***** GIVEN INFORMATION

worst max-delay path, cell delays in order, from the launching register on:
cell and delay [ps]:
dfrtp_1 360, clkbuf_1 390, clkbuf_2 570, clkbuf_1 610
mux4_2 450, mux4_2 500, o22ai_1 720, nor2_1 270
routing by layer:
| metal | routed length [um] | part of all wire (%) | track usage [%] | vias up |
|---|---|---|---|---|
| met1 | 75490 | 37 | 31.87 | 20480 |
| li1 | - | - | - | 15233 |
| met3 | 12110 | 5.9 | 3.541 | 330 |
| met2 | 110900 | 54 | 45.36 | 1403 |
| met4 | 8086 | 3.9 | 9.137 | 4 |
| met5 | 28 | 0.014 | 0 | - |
$ cat config.mk
export PLATFORM = sky130hd
export DESIGN_NAME = load_store_unit
export DESIGN_NICKNAME = d
export VERILOG_FILES = /design/src/rtl/load_store_unit.sv
export SDC_FILE = /design/constraint.sdc
export NUM_CORES = 1
export LEC_CHECK = 0
export CAP_MARGIN = 25
export CORE_AREA = 2 2 113 115
export DETAILED_ROUTE_END_ITERATION = 10
export DIE_AREA = 0 0 115 117
export GPL_TIMING_DRIVEN = 1
export HOLD_SLACK_MARGIN = 0.15
export PLACE_DENSITY_LB_ADDON = 0.05
export SLEW_MARGIN = 25
export SYNTH_ARGS = -nofsm -noshare
export SYNTH_HDL_FRONTEND = slang
export SYNTH_SLANG_ARGS = --single-unit
$ cat constraint.sdc
create_clock -name clk -period 5.8 [get_ports clk]
set_input_delay 0.58 -clock clk [delete_from_list [all_inputs] [get_ports clk]]
set_output_delay 0.58 -clock clk [all_outputs]
set_load 0.02 [all_outputs]
$ cat src/rtl/load_store_unit.sv
// Load/store unit: RV32I byte/half/word access to a word-wide data memory window.
// Latency: load 2, SW 2, SB/SH 3 (read-modify-write), error 1 cycle from acceptance.
// Backpressure: req_ready only in IDLE; the core holds its request until accepted.
module load_store_unit #(
  parameter int MEM_ADDR_BITS = 14
) (
  input  logic        clk,
  input  logic        rst_n,
  input  logic        req_valid,
  output logic        req_ready,
  input  logic        req_store,
  input  logic [2:0]  req_funct3,
  input  logic [31:0] req_addr,
  input  logic [31:0] req_wdata,
  output logic        resp_valid,
  output logic        resp_err,
  output logic [31:0] resp_rdata,
  output logic [31:0] mem_addr,
  output logic [31:0] mem_wdata,
  output logic        mem_we,
  input  logic [31:0] mem_rdata
);

  typedef enum logic [2:0] {
    S_IDLE,
    S_LOAD,
    S_STORE_RD,
    S_STORE_WR,
    S_RESP
  } state_t;

  localparam logic [2:0] F3_B  = 3'b000;
  localparam logic [2:0] F3_H  = 3'b001;
  localparam logic [2:0] F3_W  = 3'b010;
  localparam logic [2:0] F3_BU = 3'b100;
  localparam logic [2:0] F3_HU = 3'b101;

  state_t      state_q;
  logic        req_ready_q;
  logic        resp_valid_q;
  logic        resp_err_q;
  logic [31:0] resp_rdata_q;
  logic [31:0] mem_addr_q;
  logic [31:0] mem_wdata_q;
  logic        mem_we_q;
  // Captured request fields; only the byte offset and low store half are needed later.
  logic [2:0]  funct3_q;
  logic [1:0]  off_q;
  logic [15:0] wdata_q;

  logic        req_err;
  logic        accept;

  // Select the addressed byte/half of a read word and sign- or zero-extend it.
  function automatic logic [31:0] load_extend(input logic [31:0] word,
                                              input logic [1:0]  off,
                                              input logic [2:0]  f3);
    logic [7:0]  b;
    logic [15:0] h;
    logic [31:0] r;
    b = word[{off, 3'b000} +: 8];
    h = off[1] ? word[31:16] : word[15:0];
    case (f3)
      F3_B:    r = {{24{b[7]}}, b};
      F3_H:    r = {{16{h[15]}}, h};
      F3_BU:   r = {24'd0, b};
      F3_HU:   r = {16'd0, h};
      default: r = word;
    endcase
    return r;
  endfunction

  // Replace the addressed byte/half lane of the old word with the store data.
  function automatic logic [31:0] store_merge(input logic [31:0] word,
                                              input logic [15:0] wd,
                                              input logic [1:0]  off,
                                              input logic [2:0]  f3);
    logic [31:0] r;
    r = word;
    if (f3 == F3_B) r[{off, 3'b000} +: 8] = wd[7:0];
    else            r[{off[1], 4'b0000} +: 16] = wd;
    return r;
  endfunction

  // Legality of the presented request: width code, alignment and address window.
  always_comb begin
    req_err = 1'b0;
    case (req_funct3)
      F3_B, F3_BU: req_err = 1'b0;
      F3_H, F3_HU: req_err = req_addr[0];
      F3_W:        req_err = |req_addr[1:0];
      default:     req_err = 1'b1;
    endcase
    if (req_store && req_funct3[2]) req_err = 1'b1;
    if ((req_addr >> MEM_ADDR_BITS) != 32'd0) req_err = 1'b1;
  end

  assign accept = req_valid && req_ready_q;

  // Sequencer: all outputs are registered so no request input reaches mem_we combinationally.
  always_ff @(posedge clk or negedge rst_n) begin
    if (!rst_n) begin
      state_q      <= S_IDLE;
      req_ready_q  <= 1'b1;
      resp_valid_q <= 1'b0;
      resp_err_q   <= 1'b0;
      resp_rdata_q <= 32'd0;
      mem_addr_q   <= 32'd0;
      mem_wdata_q  <= 32'd0;
      mem_we_q     <= 1'b0;
      funct3_q     <= 3'd0;
      off_q        <= 2'd0;
      wdata_q      <= 16'd0;
    end else begin
      case (state_q)
        S_IDLE: begin
          if (accept) begin
            funct3_q    <= req_funct3;
            off_q       <= req_addr[1:0];
            wdata_q     <= req_wdata[15:0];
            req_ready_q <= 1'b0;
            if (req_err) begin
              // Illegal request never touches memory; answer immediately.
              state_q      <= S_RESP;
              resp_valid_q <= 1'b1;
              resp_err_q   <= 1'b1;
              resp_rdata_q <= 32'd0;
            end else if (!req_store) begin
              state_q    <= S_LOAD;
              mem_addr_q <= {req_addr[31:2], 2'b00};
            end else if (req_funct3 == F3_W) begin
              state_q     <= S_STORE_WR;
              mem_addr_q  <= {req_addr[31:2], 2'b00};
              mem_wdata_q <= req_wdata;
              mem_we_q    <= 1'b1;
            end else begin
              state_q    <= S_STORE_RD;
              mem_addr_q <= {req_addr[31:2], 2'b00};
            end
          end
        end
        S_LOAD: begin
          state_q      <= S_RESP;
          resp_valid_q <= 1'b1;
          resp_err_q   <= 1'b0;
          resp_rdata_q <= load_extend(mem_rdata, off_q, funct3_q);
        end
        S_STORE_RD: begin
          state_q     <= S_STORE_WR;
          mem_wdata_q <= store_merge(mem_rdata, wdata_q, off_q, funct3_q);
          mem_we_q    <= 1'b1;
        end
        S_STORE_WR: begin
          state_q      <= S_RESP;
          mem_we_q     <= 1'b0;
          resp_valid_q <= 1'b1;
          resp_err_q   <= 1'b0;
          resp_rdata_q <= 32'd0;
        end
        S_RESP: begin
          state_q      <= S_IDLE;
          resp_valid_q <= 1'b0;
          req_ready_q  <= 1'b1;
        end
        default: begin
          state_q      <= S_IDLE;
          resp_valid_q <= 1'b0;
          mem_we_q     <= 1'b0;
          req_ready_q  <= 1'b1;
        end
      endcase
    end
  end

  assign req_ready  = req_ready_q;
  assign resp_valid = resp_valid_q;
  assign resp_err   = resp_err_q;
  assign resp_rdata = resp_rdata_q;
  assign mem_addr   = mem_addr_q;
  assign mem_wdata  = mem_wdata_q;
  assign mem_we     = mem_we_q;

endmodule
File: src/rtl/dwt_pass_scheduler_pkg.sv
`default_nettype none
// ============================================================================
// Module   : dwt_pkg
// Purpose  : Shared constants and FSM encoding for the 2D DWT pass scheduler
//            and the 1D wavelet engine it drives.
// Revision : 1.0 - initial release
// ============================================================================
package dwt_pkg;

  localparam int DWT_IMG_W      = 64;
  localparam int DWT_ADDR_W     = 12;
  localparam int DWT_MAX_LEVELS = 4;

  typedef enum logic [2:0] {
    S_IDLE   = 3'd0,
    S_CFG    = 3'd1,
    S_LAUNCH = 3'd2,
    S_WAIT   = 3'd3,
    S_NEXT   = 3'd4,
    S_DONE   = 3'd5,
    S_ERR    = 3'd6
  } state_t;

  localparam logic DIR_ROW = 1'b0;
  localparam logic DIR_COL = 1'b1;

endpackage
`default_nettype wire

File: src/rtl/dwt_pass_scheduler_watchdog.sv
`default_nettype none
// ============================================================================
// Module   : dwt_watchdog
// Purpose  : 16-bit saturating cycle counter with clear/enable and an expiry
//            flag raised on the LIMIT-th enabled cycle.
// Revision : 1.0 - initial release
// ============================================================================
module dwt_watchdog #(
  parameter int LIMIT = 65535
) (
  input  logic clk,
  input  logic rst_n,
  input  logic clr,
  input  logic en,
  output logic expired
);

  localparam logic [15:0] c_last = 16'(LIMIT - 1);
  localparam logic [15:0] c_max  = 16'hFFFF;

  logic [15:0] r_count;

  always_ff @(posedge clk or negedge rst_n) begin
    if (!rst_n) begin
      r_count <= 16'd0;
    end else if (clr) begin
      r_count <= 16'd0;
    end else if (en && (r_count != c_max)) begin
      r_count <= r_count + 16'd1;
    end
  end

  assign expired = en && (r_count == c_last);

endmodule
`default_nettype wire

File: src/rtl/dwt_pass_scheduler.sv
`default_nettype none
// ============================================================================
// Module   : dwt_pass_scheduler
// Purpose  : Orders row/column passes of a multi-level 2D lifting DWT, hands
//            the 1D engine its geometry and bank, and guards it with a watchdog.
// Revision : 1.0 - initial release
// ============================================================================
module dwt_pass_scheduler
  import dwt_pkg::*;
#(
  parameter int IMG_W       = DWT_IMG_W,
  parameter int ADDR_W      = DWT_ADDR_W,
  parameter int MAX_LEVELS  = DWT_MAX_LEVELS,
  parameter int TIMEOUT_CYC = 65535
) (
  input  logic              clk,
  input  logic              rst_n,
  input  logic              start,
  input  logic [2:0]        levels_cfg,
  output logic              busy,
  output logic              done,
  output logic              err,
  output logic [2:0]        cur_level,
  output logic              eng_start,
  input  logic              eng_done,
  output logic              eng_abort,
  output logic              eng_dir,
  output logic [ADDR_W-1:0] eng_len,
  output logic [ADDR_W-1:0] eng_lines,
  output logic [ADDR_W-1:0] eng_elem_step,
  output logic [ADDR_W-1:0] eng_line_step,
  output logic              eng_src_bank
);

  localparam logic [2:0]        c_max_levels = 3'(MAX_LEVELS);
  localparam logic [ADDR_W-1:0] c_img_w      = ADDR_W'(IMG_W);
  localparam logic [ADDR_W-1:0] c_one        = ADDR_W'(1);

  state_t     r_state;
  logic [2:0] r_levels;

  logic w_wd_clr;
  logic w_wd_en;
  logic w_wd_expired;
  logic w_cfg_ok;
  logic w_last_pass;

  assign w_wd_clr    = (r_state == S_LAUNCH);
  assign w_wd_en     = (r_state == S_WAIT);
  assign w_cfg_ok    = (levels_cfg != 3'd0) && (levels_cfg <= c_max_levels);
  assign w_last_pass = (eng_dir == DIR_COL) && (cur_level == (r_levels - 3'd1));

  dwt_watchdog #(
    .LIMIT (TIMEOUT_CYC)
  ) u_watchdog (
    .clk     (clk),
    .rst_n   (rst_n),
    .clr     (w_wd_clr),
    .en      (w_wd_en),
    .expired (w_wd_expired)
  );

  always_ff @(posedge clk or negedge rst_n) begin
    if (!rst_n) begin
      r_state       <= S_IDLE;
      r_levels      <= 3'd0;
      busy          <= 1'b0;
      done          <= 1'b0;
      err           <= 1'b0;
      cur_level     <= 3'd0;
      eng_start     <= 1'b0;
      eng_abort     <= 1'b0;
      eng_dir       <= DIR_ROW;
      eng_len       <= c_img_w;
      eng_lines     <= c_img_w;
      eng_elem_step <= c_one;
      eng_line_step <= c_img_w;
      eng_src_bank  <= 1'b0;
    end else begin
      eng_start <= 1'b0;
      eng_abort <= 1'b0;
      done      <= 1'b0;
      case (r_state)
        S_IDLE: begin
          if (start) begin
            busy <= 1'b1;
            if (w_cfg_ok) begin
              r_levels     <= levels_cfg;
              err          <= 1'b0;
              cur_level    <= 3'd0;
              eng_dir      <= DIR_ROW;
              eng_src_bank <= 1'b0;
              r_state      <= S_CFG;
            end else begin
              r_state      <= S_ERR;
            end
          end
        end
        S_CFG: begin
          eng_len   <= c_img_w >> cur_level;
          eng_lines <= c_img_w >> cur_level;
          // Row passes walk contiguous samples; column passes stride by a full row.
          if (eng_dir == DIR_COL) begin
            eng_elem_step <= c_img_w;
            eng_line_step <= c_one;
          end else begin
            eng_elem_step <= c_one;
            eng_line_step <= c_img_w;
          end
          eng_start <= 1'b1;
          r_state   <= S_LAUNCH;
        end
        S_LAUNCH: begin
          r_state <= S_WAIT;
        end
        S_WAIT: begin
          // A completion on the expiry cycle takes priority over the abort.
          if (eng_done) begin
            r_state <= S_NEXT;
          end else if (w_wd_expired) begin
            eng_abort <= 1'b1;
            r_state   <= S_ERR;
          end
        end
        S_NEXT: begin
          eng_src_bank <= ~eng_src_bank;
          if (eng_dir == DIR_ROW) begin
            eng_dir <= DIR_COL;
          end else begin
            eng_dir   <= DIR_ROW;
            cur_level <= cur_level + 3'd1;
          end
          if (w_last_pass) begin
            done    <= 1'b1;
            r_state <= S_DONE;
          end else begin
            r_state <= S_CFG;
          end
        end
        S_DONE: begin
          busy    <= 1'b0;
          r_state <= S_IDLE;
        end
        S_ERR: begin
          err     <= 1'b1;
          busy    <= 1'b0;
          r_state <= S_IDLE;
        end
        default: begin
          busy    <= 1'b0;
          r_state <= S_IDLE;
        end
      endcase
    end
  end

endmodule
`default_nettype wire

File: config.mk
export PLATFORM = sky130hd
export DESIGN_NAME = dwt_pass_scheduler
export DESIGN_NICKNAME = d
export VERILOG_FILES = /design/src/rtl/dwt_pass_scheduler_pkg.sv /design/src/rtl/dwt_pass_scheduler_watchdog.sv /design/src/rtl/dwt_pass_scheduler.sv
export SDC_FILE = /design/constraint.sdc
export NUM_CORES = 1
export LEC_CHECK = 0
export ABC_AREA = 1
export CAP_MARGIN = 20
export CELL_PAD_IN_SITES_DETAIL_PLACEMENT = 1
export CELL_PAD_IN_SITES_GLOBAL_PLACEMENT = 1
export CORE_AREA = 2 2 70 121
export CTS_BUF_LIST = sky130_fd_sc_hd__clkbuf_8
export DETAILED_ROUTE_END_ITERATION = 10
export DIE_AREA = 0 0 72 123
export PLACE_DENSITY = 0.86
export SYNTH_ARGS = -nofsm -noshare
export SYNTH_HDL_FRONTEND = slang
export SYNTH_HIERARCHICAL = 1
export SYNTH_SLANG_ARGS = --single-unit
File: constraint.sdc
create_clock -name clk -period 2.25 [get_ports clk]
set_input_delay 0.45 -clock clk [delete_from_list [all_inputs] [get_ports clk]]
set_output_delay 0.45 -clock clk [all_outputs]
set_load 0.01 [all_outputs]
**After elaboration in Yosys (flattened, before gate mapping)**

Index checks and enable logic that the tools add are counted.

- Word-level logic and storage cells: 77
- Register bits after elaboration: 68

- Bitwise operators: 2
- Add/sub/neg operators: 3
- Shifts and indexed selects: 1
- Eq/ne operators: 12
- Mux-type cells: 28
- Reduce and logical (&&, ||, !) cells: 16
- Order comparisons: 1

Operators with widths:

| cell | count |
|---|---|
| $mux W16 | 2 |
| $mux W3 | 8 |
| $add A16 B1 Y16 const B | 1 |
| $eq A16 B16 Y1 const B | 1 |
| $ne A16 B16 Y1 const B | 1 |
| $pmux W3 S5 | 1 |
| $mux W7 | 2 |
| $shr A7 B3 Y12 const A | 1 |
| $mux W1 | 10 |
| $reduce_and A3 Y1 | 3 |
| $pmux W1 S2 | 4 |
| $eq A3 B2 Y1 const B | 2 |
| $eq A3 B3 Y1 const B | 2 |
| $ne A2 B2 Y1 const B | 3 |
| $pmux W3 S2 | 1 |
| $reduce_bool A2 Y1 | 3 |
| $logic_and A1 B1 Y1 | 4 |
| $reduce_and A2 Y1 | 2 |
| $reduce_and A4 Y1 | 1 |
| $reduce_or A4 Y1 | 1 |
| $add A3 B1 Y3 const B | 1 |
| $eq A3 B1 Y1 const B | 1 |
| $eq A3 B3 Y1 | 1 |
| $le A3 B3 Y1 const B | 1 |
| 5 further kinds | 6 |

**Logic depth before layout (Yosys ltp)**

- Word-level depth: 5
- Depth in mapped cells: 10

**Cells and area by module**

The synthesis kept the hierarchy.

Modules (own cells, without submodules):

| module | instances | sequential area each (µm²) | cells an instance | area each (µm²) |
|---|---|---|---|---|
| dwt_pass_scheduler | 1 | 628.1 | 198 | 1577.8 |
| dwt_watchdog | 1 | 400.4 | 156 | 1099.8 |

**Least setup slack after synthesis**

No wires, ideal clock.

- Path type: register to register
- From: register u_watchdog.r_count[0]
- To: register u_watchdog.r_count[12]
- Cell stages (with the launch flop): 10
- Arrival time: 1527 ps
- Clock period less this slack: 1593 ps
- Required time: 2184 ps
- Path slack: 657 ps
- Path buffers: 1
- Cells stage by stage: dfrtp_1 ha_1 inv_1 nor2_4 nand2_2 nor2_4 nor2_4 buf_2 nand4_1 nand2_1

- Cells in the longest elaborated chain, start to end: 3

RTL lines:

| what | RTL line | text |
|---|---|---|
| start: declaration | dwt_pass_scheduler_watchdog.sv:21 | `logic [15:0] r_count;` |
| start signal: assignment | dwt_pass_scheduler_watchdog.sv:29 | `r_count <= r_count + 16'd1;` |
| $add A16 B1 Y16 or $ne A16 B16 Y1 (tied branches) | dwt_pass_scheduler_watchdog.sv:29, dwt_pass_scheduler_watchdog.sv:28 |  |
| $mux W16 or $logic_and A1 B1 Y1 (tied branches) | dwt_pass_scheduler_watchdog.sv:28 | `end else if (en && (r_count != c_max)) begin` |
| $mux W16 or $reduce_bool A2 Y1 (tied branches) | -- |  |

Parallel ways exist; a longest one is shown, timed or not. The select of a mux whose other input is x is not followed.
A chain may end at the register's enable or synchronous reset.

**Final worst setup path**

- From: register eng_lines[6]
- To: output port eng_lines[6]

RTL lines:

| what | RTL line | text |
|---|---|---|
| start: declaration | dwt_pass_scheduler.sv:29 | `output logic [ADDR_W-1:0] eng_lines,` |
| start signal: assignment | dwt_pass_scheduler.sv:75 | `eng_lines <= c_img_w;` |
| start signal: assignment | dwt_pass_scheduler.sv:101 | `eng_lines <= c_img_w >> cur_level;` |

No word-level cell between the ends.

==> run summary <==
status -> complete, no violations
worst setup margin -> 0.383 ns
Mapped Area -> 2680 um2
DR WL/cell -> 13.8 um
I/O pins -> 65
critical path buffer and inverter count -> 1
Slew Viols, Final -> 0
Tightest Hold Check Type -> input port to asynchronous set/reset pin
Post-Route Skew -> 0.00902 ns
Setup Fix Bufs, Post-CTS -> 0
H-tree depth -> 2
global-route wire length before repair -> 11,100 um
Final period util -> 83.0%
CTS Buffer Depth -> 2
worst-path maximum fanout -> 3
area grow syn2layout -> 13.8%
Max Cap Viol -> 0
minimum clock period -> 1.87 ns
Worst Path Required -> 1.80 ns
initial DRC count -> 117
synthesized instance count -> 354
vias in the first global route -> 2,408
switching pwr -> 1.32 mW
Resized cells post-CTS -> 0
Die Ht -> 123 um
CTS Hold Bufs -> 0
Avg Inst Size Synth -> 7.56 um2
row cnt -> 43
# DRC -> 0
VDD IR max -> 0.000521 V
post-route cell area -> 3050 um2
Logic pwr share -> 44.8%
CTS Sinks -> 41
count of state elements after synthesis -> 41
Place WS -> 0.390 ns
Crit. End Element -> primary output
core footprint -> 7910 um2
CP Depth -> 1
DIE AREA -> 8860 um2
crit path max-delay cell type -> dfstp_2
via count -> 2,253
final count of negative-setup-slack endpoints -> 0
sequential share of power -> 35.5%
worst r2r dst -> u_watchdog/r_count[14]$_DFFE_PN0P_
slowest stage delay, CP -> 0.56 ns
clk root buf -> clkbuf_8
sequential area share after synthesis -> 38.4%
Pint -> 1.84 mW
dominant delay contributor by cell family on the critical path -> flip-flops
Tot GR Track Use -> 16.2%
Max Clk Rate -> 536 MHz
TritonCTS Buffers -> 5
Final Hold Viols -> 0
GP Congestion -> 0.921
antenna fix cells -> 0
via/cell ratio -> 4.75
count of cell types in the netlist -> 29
worst hold margin -> 0.198 ns
placement-stage cell area -> 2930 um2
antenna violation net count after detailed routing -> 0
Skew-Pair Late Insertion Delay -> 0.32 ns
CP Class -> register to primary output
Fin Setup TNS -> 0 ns
Reg2Reg Depth -> 9
flop-to-flop setup slack -> 0.46 ns
Pleak -> 1.51 nW
Sw Share -> 41.7%
Final Net Count -> 398
Critical Path AT -> 1.42 ns
Port Buf Inserts -> 34
Pre-antenna DRT Iters -> 4
Power Total -> 3.16 mW
crit-path cells -> clkdlybuf4s50_1
PD cells -> 1040 nW/um2
share of cells above drive strength 1 -> 9.38%
CTS tree -> yes
clk slew on worst S/H paths -> 0.09 ns
Clk pwr share -> 19.7%
FF-to-FF Start -> u_watchdog/r_count[0]$_DFFE_PN0P_
final WL -> 6530 um
pin count of the biggest net entering global routing -> 42
post-DP HPWL -> 5120 um
worst slew pin tran -> 0.539 ns
Initial Util -> 33.9%
Max-slew headroom -> 64.1%
total gr overflow -> 0
Critical Path Start Type -> register
DIE WIDTH -> 72 um
initial antenna violation count -> 0
Yosys warning count -> 6
RSZ-0062 raised after global routing -> false
-- logic make-up after synthesis --
group | Yosys count | share of synthesized area [%]
buffers and inverters | 80 | 17.2
adders and majority gates | 8 | 3.74
other | 1 | 0.140
DFF | 41 | 38.4
and+or+nand+nor | 196 | 34.2
AOI/OAI and AO/OA | 22 | 4.39
xor gates and xnor gates | 6 | 1.96
-- layer usage --
| metal | share of wire, % | vias up | GRT usage (%) | wire [um] |
|---|---|---|---|---|
| li1 | - | 1101 | - | - |
| met3 | 3.9 | 11 | 2.61 | 252 |
| met1 | 36 | 1088 | 16.4 | 2370 |
| met4 | 2.5 | 0 | 7.43 | 165 |
| met2 | 57 | 53 | 31.5 | 3740 |
| met5 | 0 | - | 0 | 0 |
-- worst max path at each step --
stage,from,slack (ns),to
global route,u_watchdog/r_count[0]$_DFFE_PN0P_,0.31,u_watchdog/r_count[2]$_DFFE_PN0P_
finish,eng_lines[6]$_DFFE_PN1P_,0.38,eng_lines[6]
global placement,levels_cfg[1],0.46,cur_level[2]$_DFFE_PN0P_
CTS,eng_lines[6]$_DFFE_PN1P_,0.36,eng_lines[6]
floorplan,u_watchdog/r_count[0]$_DFFE_PN0P_,0.66,u_watchdog/r_count[12]$_DFFE_PN0P_
detailed placement,levels_cfg[1],0.39,cur_level[2]$_DFFE_PN0P_
-- power by group through the flow --
stage                     clock network [mW]  registers [mW]  logic, mW
after floorplan                            0            1.13      0.964
after global placement                     0            1.13       1.39
after detailed placement                   0            1.14       1.44
after CTS                              0.640            1.13       1.45
after global routing                   0.668            1.15       1.61
final                                  0.624            1.12       1.42
-- cells in the mapped netlist --
master	count	area share, %
nand2_2	5	1.2
nand4_1	16	3.7
o21ai_0	11	2.1
xor2_1	5	1.6
nand3_1	14	2.6
nor2_8	2	1.5
nand3b_1	3	0.84
buf_4	40	11
dfrtp_1	39	36
o21ai_1	5	0.93
dfstp_2	2	2.0
or2_2	3	0.70
buf_6	1	0.42
nor4_1	1	0.23
o21bai_1	2	0.56
nor2_4	5	2.1
nor2_2	2	0.47
ha_1	8	3.7
o21a_1	1	0.28
nand3_2	2	0.75
buf_2	2	0.37
nor2_1	23	3.2
inv_2	3	0.42
conb_1	1	0.14
inv_1	33	4.6
a21oi_1	3	0.56
xnor2_1	1	0.33
clkbuf_1	1	0.14
nand2_1	120	17
-- layout make-up --
cell class                 instances  area [um2]
fill                            1004        4860
sequential                        41        1030
clock inverter                     3        46.3
clock buffer                       5        68.8
multi-input combinational        262        1300
tap                               90         113
timing repair buffer              37         358
inverter                          36         135
-- metrics by stage --
step                cells  utilization, %
floorplan             383               -
global placement      466            37.1
detailed placement    466            37.1
CTS                   474            38.5
global route          474            38.5
finish                474            38.5
-- cell usage in the layout (no fill, tap or decap), types with 8 or more instances in the layout --
| cell type | count |
|---|---|
| o21ai_0 | 11 |
| nor2_1 | 23 |
| clkdlybuf4s50_1 | 33 |
| ha_1 | 8 |
| dfrtp_1 | 39 |
| conb_1 | 30 |
| nand4_1 | 16 |
| inv_1 | 33 |
| nand3_1 | 14 |
| nand2_1 | 120 |
-- state kept, by name, indices dropped and copies added (netlist names), 3 cells and up --
name	flops
cur_level	3
eng_lines	7
r_levels	3
r_state	3
u_watchdog/r_count	16
(Power assumes the default switching activity.)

**********

* _ACTIVITY_: Reproduce each line of the data containing the word "usage".

* _SOLUTION TO THE PROBLEM_:
| metal | routed length [um] | part of all wire (%) | track usage [%] | vias up |
-- layer usage --
| metal | share of wire, % | vias up | GRT usage (%) | wire [um] |
-- cell usage in the layout (no fill, tap or decap), types with 8 or more instances in the layout --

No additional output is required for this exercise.